Trusted local news leader for Prescott area communities since 1882
Wed, Nov. 20

Moving animal rescue and adoption forward together



Last weekend Yavapai Humane Society (YHS) participated in NBC/Telemundo’s nationwide Clear the Shelters animal adoption event. Eighteen cats and dogs were adopted on July 23 from YHS. On average, five animals are adopted per day, so 18 pets adopted in seven hours is spectacular.

The day just kept getting better from there. Six lost pets were returned to their owners from YHS’s Lost & Found Pet Center. Simply put, it was a great day for animals in Yavapai County!

The success of the event is owed to our community. Hundreds spread the news about this event and networked lost animals. It’s a great example of what can be done when we work together.

Last Friday, The Daily Courier Editor, Robin Layton, published an editorial calling residents to look at YHS’s recent change in leadership as an opportunity to “renew the commitment to abused and abandoned animals.”

History shows us that when we work together, amazing things can happen in our hometown. The very fact that YHS exists is owed to a group of citizens who cared enough to roll up their sleeves 44 years ago and found this shelter. YHS’s existence to this day is still owed to a caring group of citizens—those who volunteer and donate to keep the shelter operating.
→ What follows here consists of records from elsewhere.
===== src/rtl/bp_update_scheduler.sv =====
`default_nettype none
// +----------------------------------------------------------------------------+
// | bp_update_scheduler                                                        |
// | Branch predictor table write-port owner: redirect, update FIFO, clear sweep|
// | Revision: 1.0                                                              |
// +----------------------------------------------------------------------------+
module bp_update_scheduler #(
  parameter int INDEX_BITS = 5,
  parameter int HIST_BITS  = 5,
  parameter int DEPTH      = 4
) (
  input  logic                  clk,
  input  logic                  reset,
  input  logic                  res_valid,
  input  logic [31:0]           res_pc,
  input  logic [31:0]           res_actual_pc,
  input  logic [31:0]           res_predicted_pc,
  input  logic                  res_taken,
  output logic                  res_ready,
  output logic                  redirect_valid,
  output logic [31:0]           redirect_pc,
  input  logic                  clear_req,
  input  logic                  tbl_ready,
  output logic                  tbl_we,
  output logic                  tbl_clear,
  output logic [INDEX_BITS-1:0] tbl_index,
  output logic [24:0]           tbl_tag,
  output logic [31:0]           tbl_target,
  output logic                  tbl_taken,
  output logic [HIST_BITS-1:0]  ghr,
  output logic                  init_done,
  output logic [7:0]            drop_count
);

  localparam int ADDR_BITS = $clog2(DEPTH);
  localparam int PTR_BITS  = ADDR_BITS + 1;

  typedef enum logic [1:0] {
    ST_INIT  = 2'd0,
    ST_RUN   = 2'd1,
    ST_DRAIN = 2'd2
  } state_t;

  state_t                r_state;
  state_t                w_state_nxt;
  logic [INDEX_BITS-1:0] r_sweep;
  logic [HIST_BITS-1:0]  r_ghr;
  logic [7:0]            r_drop_count;
  logic [PTR_BITS-1:0]   r_wr_ptr;
  logic [PTR_BITS-1:0]   r_rd_ptr;

  logic [INDEX_BITS-1:0] r_mem_index  [DEPTH];
  logic [24:0]           r_mem_tag    [DEPTH];
  logic [31:0]           r_mem_target [DEPTH];
  logic                  r_mem_taken  [DEPTH];

  logic w_full;
  logic w_empty;
  logic w_push;
  logic w_pop;
  logic w_enter_init;
  logic w_unused;

  assign w_unused = &{1'b0, res_pc[1:0]};

  assign w_empty = (r_wr_ptr == r_rd_ptr);
  assign w_full  = (r_wr_ptr[PTR_BITS-1] != r_rd_ptr[PTR_BITS-1]) &&
                   (r_wr_ptr[ADDR_BITS-1:0] == r_rd_ptr[ADDR_BITS-1:0]);

  // Full is judged on registered pointers, so a same-cycle pop never frees a slot for a push.
  assign w_push       = res_valid && !w_full && (r_state != ST_DRAIN);
  assign w_pop        = (r_state != ST_INIT) && !w_empty && tbl_ready;
  assign w_enter_init = (r_state == ST_DRAIN) && w_empty;

  always_comb begin
    w_state_nxt = r_state;
    case (r_state)
      ST_INIT:  if (tbl_ready && (r_sweep == '1)) w_state_nxt = ST_RUN;
      ST_RUN:   if (clear_req) w_state_nxt = ST_DRAIN;
      ST_DRAIN: if (w_empty) w_state_nxt = ST_INIT;
      default:  w_state_nxt = ST_INIT;
    endcase
  end

  always_comb begin
    tbl_we     = 1'b0;
    tbl_clear  = 1'b0;
    tbl_index  = r_mem_index[r_rd_ptr[ADDR_BITS-1:0]];
    tbl_tag    = r_mem_tag[r_rd_ptr[ADDR_BITS-1:0]];
    tbl_target = r_mem_target[r_rd_ptr[ADDR_BITS-1:0]];
    tbl_taken  = r_mem_taken[r_rd_ptr[ADDR_BITS-1:0]];
    if (r_state == ST_INIT) begin
      tbl_we     = reset;
      tbl_clear  = 1'b1;
      tbl_index  = r_sweep;
      tbl_tag    = '0;
      tbl_target = '0;
      tbl_taken  = 1'b0;
    end else begin
      tbl_we = reset && !w_empty;
    end
  end

  assign res_ready      = !w_full;
  assign redirect_valid = res_valid && (res_actual_pc != res_predicted_pc);
  assign redirect_pc    = res_actual_pc;
  assign ghr            = r_ghr;
  assign init_done      = (r_state == ST_RUN);
  assign drop_count     = r_drop_count;

  always_ff @(posedge clk or negedge reset) begin
    if (!reset) begin
      r_state      <= ST_INIT;
      r_sweep      <= '0;
      r_ghr        <= '0;
      r_drop_count <= '0;
      r_wr_ptr     <= '0;
      r_rd_ptr     <= '0;
    end else begin
      r_state <= w_state_nxt;
      if (w_enter_init) r_sweep <= '0;
      else if ((r_state == ST_INIT) && tbl_ready) r_sweep <= r_sweep + INDEX_BITS'(1);
      if (w_enter_init) r_ghr <= '0;
      else if (res_valid) r_ghr <= {r_ghr[HIST_BITS-2:0], res_taken};
      if (res_valid && w_full && (r_drop_count != 8'hFF)) r_drop_count <= r_drop_count + 8'd1;
      if (w_push) r_wr_ptr <= r_wr_ptr + PTR_BITS'(1);
      if (w_pop)  r_rd_ptr <= r_rd_ptr + PTR_BITS'(1);
    end
  end

  // Index is hashed with the history value before this branch shifts in.
  always_ff @(posedge clk) begin
    if (w_push) begin
      r_mem_index[r_wr_ptr[ADDR_BITS-1:0]]  <= res_pc[INDEX_BITS+1:2] ^ r_ghr;
      r_mem_tag[r_wr_ptr[ADDR_BITS-1:0]]    <= res_pc[31:7];
      r_mem_target[r_wr_ptr[ADDR_BITS-1:0]] <= res_actual_pc;
      r_mem_taken[r_wr_ptr[ADDR_BITS-1:0]]  <= res_taken;
    end
  end

endmodule
`default_nettype wire


===== config.mk =====
export PLATFORM = sky130hd
export DESIGN_NAME = bp_update_scheduler
export DESIGN_NICKNAME = d
export VERILOG_FILES = /design/src/rtl/bp_update_scheduler.sv
export SDC_FILE = /design/constraint.sdc
export NUM_CORES = 1
export LEC_CHECK = 0
export ABC_AREA = 1
export ABC_CLOCK_PERIOD_IN_PS = 5200
export CAP_MARGIN = 30
export CORE_ASPECT_RATIO = 1.25
export CORE_UTILIZATION = 52
export DETAILED_ROUTE_END_ITERATION = 7
export GPL_ROUTABILITY_DRIVEN = 1
export PLACE_DENSITY = 0.88
export RECOVER_POWER = 25
export SKIP_CTS_REPAIR_TIMING = 1
export SLEW_MARGIN = 30
export SYNTH_ARGS = -nofsm -noshare
export SYNTH_HDL_FRONTEND = slang
export SYNTH_SLANG_ARGS = --single-unit

===== constraint.sdc =====
create_clock -name clk -period 5.2 [get_ports clk]
set_input_delay 0.52 -clock clk [delete_from_list [all_inputs] [get_ports clk]]
set_output_delay 0.52 -clock clk [all_outputs]
set_load 0.05 [all_outputs]

==> results of run 1 <==
-- critical path: cells and delay by family (launching register included) --
| kind | cells | cell delay (ns) |
|---|---|---|
| buffers and inverters | 2 | 1.44 |
| and+or+nand+nor | 1 | 0.08 |
| AOI/OAI and AO/OA | 3 | 0.56 |
| DFF | 1 | 0.97 |
-- kinds of logic after synthesis --
group	after synthesis	synth area share, %
xor gates and xnor gates	20	1.46
and+or+nand+nor	439	14.1
DFF	278	68.5
AOI/OAI and AO/OA	213	9.08
buffers and inverters	148	5.98
adders and majority gates	8	0.835
-- per-layer routing --
layer	vias up	GRT usage, %	wire (um)
li1	4051	-	-
met1	4002	24.6	9850
met2	327	41.7	14400
met3	55	3.27	1560
met4	0	8.79	725
met5	-	0	0
-- placed cells by master, fill, tap and decap left out, drive strengths merged --
| cell type | count |
|---|---|
| dlygate4sd3 | 37 |
| xor2 | 11 |
| clkdlybuf4s50 | 175 |
| inv | 67 |
| o22ai | 5 |
| bufinv | 1 |
| clkinvlp | 1 |
| ha | 8 |
| clkinv | 16 |
| buf | 11 |
| edfxtp | 252 |
| nor2 | 309 |
| clkbuf | 32 |
| diode | 2 |
| xnor2 | 9 |
| dfrtp | 26 |
| a21boi | 1 |
| nand2 | 115 |
| a21oi | 64 |
| nand3 | 13 |
| o21ai | 142 |
| o31ai | 1 |
| nand4 | 2 |
-- metrics by stage --
step                worst slack, ns  util, %  total power [uW]  instance area (um2)  hold WS [ns]
floorplan                     0.891        -              5140                12000         0.224
global placement               1.67     63.2              5900                14200         0.475
detailed placement             1.59     63.2              6010                14200         0.506
CTS                            1.03     66.8              7780                15000         0.376
global route                  0.875     66.9              8120                15000         0.526
finish                         1.08     66.9              7740                15000         0.528
-- synth_stat cells --
master / n
a21oi_1: 64
nor2_2: 1
o22ai_1: 5
ha_1: 8
inv_2: 3
buf_2: 15
nand3_1: 12
nand2_1: 111
buf_4: 36
o21ai_2: 3
nand2_2: 4
edfxtp_1: 252
clkbuf_1: 20
nor2_1: 307
buf_6: 1
a21boi_0: 1
inv_1: 65
nor2_4: 1
nand4_1: 2
dfrtp_1: 26
buf_1: 8
o31ai_1: 1
xor2_1: 11
xnor2_1: 9
o21ai_0: 139
nand3_2: 1
-- layout make-up --
cell class              instances  area (um2)
flip-flops and latches        278        8220
clock buffers                  31         691
well taps                     283         354
diodes                          2        5.00
clock inverters                17         113
inverters                      68         259
fillers                      1588        7430
multi-input cells             680        3090
repair buffers                224        2280
-- where the power goes --
part / switching, uW / internal [uW] / total (uW)
clock: 767 / 999 / 1770
combinational: 1900 / 812 / 2720
sequential: 240 / 3020 / 3260
total: 2910 / 4830 / 7740
-- registers in the layout, summed over array words and instances (netlist names) --
| name | cells |
|---|---|
| r_mem_target | 128 |
| r_mem_tag | 100 |
| r_mem_index | 20 |
| drop_count | 8 |
| ghr | 5 |
| r_sweep | 5 |
| r_mem_taken | 4 |
| r_rd_ptr | 3 |
| r_wr_ptr | 3 |
| r_state | 2 |
-- worst max-delay path by stage --
stage,startpoint,depth (start not counted),slack (ns),end
detailed placement,r_rd_ptr[0]$_DFFE_PN0P_,6,1.59,tbl_index[1]
CTS,r_rd_ptr[0]$_DFFE_PN0P_,6,1.03,tbl_index[1]
global route,r_rd_ptr[0]$_DFFE_PN0P_,6,0.87,tbl_index[1]
global placement,r_rd_ptr[0]$_DFFE_PN0P_,6,1.67,tbl_index[2]
finish,r_rd_ptr[0]$_DFFE_PN0P_,6,1.08,tbl_index[1]
floorplan,r_rd_ptr[1]$_DFFE_PN0P_,4,0.89,r_mem_index[3][0]$_DFFE_PP_
==> flow_summary.ini, run 1 <==
[floorplan]
coreArea_um2 = 22400
start_util_pct = 53.4
rows = 61
die_w_um = 138
io-pin-count = 215
design.die.area_um2 = 23700
die_h_um = 172

[critical_path]
reg2reg_setup_slack_ns = 1.91
worst-setup-path-type = flop to primary output
arrival_ns = 3.60
r2r-end = r_mem_target[0][31]$_DFFE_PP_
worstPathRequired_ns = 4.68
cp-end-kind = primary output
cpMaxStageDelayCell = dfrtp_4
start_kind = flop
cp_common_cell = o21ai_0
r2r-start = r_rd_ptr[1]$_DFFE_PN0P_
worstPathMaxFanout = 79
reg2regPathDepth = 6
slowest_delay_ns = 0.97
crit_chain = buf_4 -> o21ai_0 -> o22ai_1 -> nand2_1 -> o21ai_0 -> clkdlybuf4s50_1

[timing]
relSlewSlack_pct = 6.20
skew_ns = 0.00688
tns_ns = 0
finalHoldViolCount = 0
fmax_mhz = 243
rsz0062_at_grt = no
finalMaxSlewViolations = 0
min_period_over_period_pct = 79.3
min_period_ns = 4.12
tightestPinTransition_ns = 1.41
finalSetupViolations = 0

[grt]
grt_pass1_vias = 8167
grt-ovfl-total = 0
antenna_found_initial = 2
grt_max_degree = 80
grt_pass1_wl_um = 39900
track_usage_pct = 22.1

[logic_synthesis]
ys_seq_elements = 278
yosys.cell_types.count = 26
synth_top_area_share_pct = 63.1
synthCells = 1106
synth.avg_cell_area_um2 = 10.8
synth.largest_area_cell = edfxtp_1
synthesis.nets = 1216
syn-cell-area_um2 = 12000
synth-warning-count = 0
synth_area_leaders = edfxtp_1 63%, nor2_1 9.6%, o21ai_0 5.8%, dfrtp_1 5.4%, nand2_1 3.5%
yosysSeqAreaShare_pct = 68.5

[routing]
ant_nets = 0
drt_iter0_drc = 522
vias = 8435
viasPerCell = 5.33
drc = 0
wl_per_cell_um = 16.8
first_pass_iters = 5
routed_wirelength_um = 26600

[power_and_ir_drop]
power.density_nw_per_um2 = 516
ir_drop_mv = 0.332
p_leak_uw = 0.00554

[clock_tree]
numCtsBuffers = 27
clock_path_buffers = 3
cts_tree = done
cts_root_buf = clkbuf_16
clkTransAtPathRegs_ns = 0.06
cts.sinks = 278
clk_latency_ns = 0.51
cts_max_level = 1

[flow_run]
drv_cap = 0

[status]
outcome = complete, no violations

[finish]
fin_nets = 1389
syn2layout_area_growth_pct = 25.2
drive_above_1_share_pct = 5.47
finalNonFillerCells = 1583

[worst_hold_path]
hp-class = flop to flop
hold_depth = 1
holdPathEnd = r_state[0]$_DFFE_PN0P_
min-delay-start = r_state[1]$_DFFE_PN0P_

[placed_design]
dp.cells = 1532
port_buffers = 212
dpl.hpwl_um = 16100
gp_congestion = 0.775
Power figures use the tool's default switching activity.
==> run 2: changes to the inputs <==
- ABC_CLOCK_PERIOD_IN_PS: 5200 -> 4000
- clock period: 5.2 -> 4 ns (I/O delays scaled with it)
==> run 2 against run 1 <==
Clock power rose by 38%. Clock-buffer cell count grew 1. Final area rose by 0.38%. First-iteration DRC count up 2.9%. Register-to-register slack got worse by 0.63 ns. Die area is the same. Via count increased by 0.53%. Worst setup slack lost 0.75 ns. Routed wire length is 3.2% higher.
Simply put, the lifesaving work being done on behalf of animals in Yavapai County is due to no one person, and requires the effort of us all.

In beginning this new chapter of YHS, our staff humbly gives thanks to this community. We thank each of the 232 volunteers giving their time to animals in need. We thank the donors who give funds to keep the lights on, food in the bowls, and so much more. We thank the businesses that welcome us into their spaces to promote pet adoption and foundations that direct contributions to programs with fiscal needs. We thank the 80 concerned citizens who came together last year to help us create a business plan and launch the YHS Equine Center. We thank the municipalities and local and statewide rescues who partner with us in our mission to protect animals and give each pet its best chance at a forever home.

Without you, we would be nothing and in unity, we can accomplish much.

At the announcement of Ed Boks’ resignation, YHS Board of Directors President Jerry Kipp, shared that the shelter has a strong team in place to keep operations running without interruption. If you haven’t visited YHS in a while, we invite you to come down and meet the staff. Each employee sincerely cares for the homeless pets that come through our doors.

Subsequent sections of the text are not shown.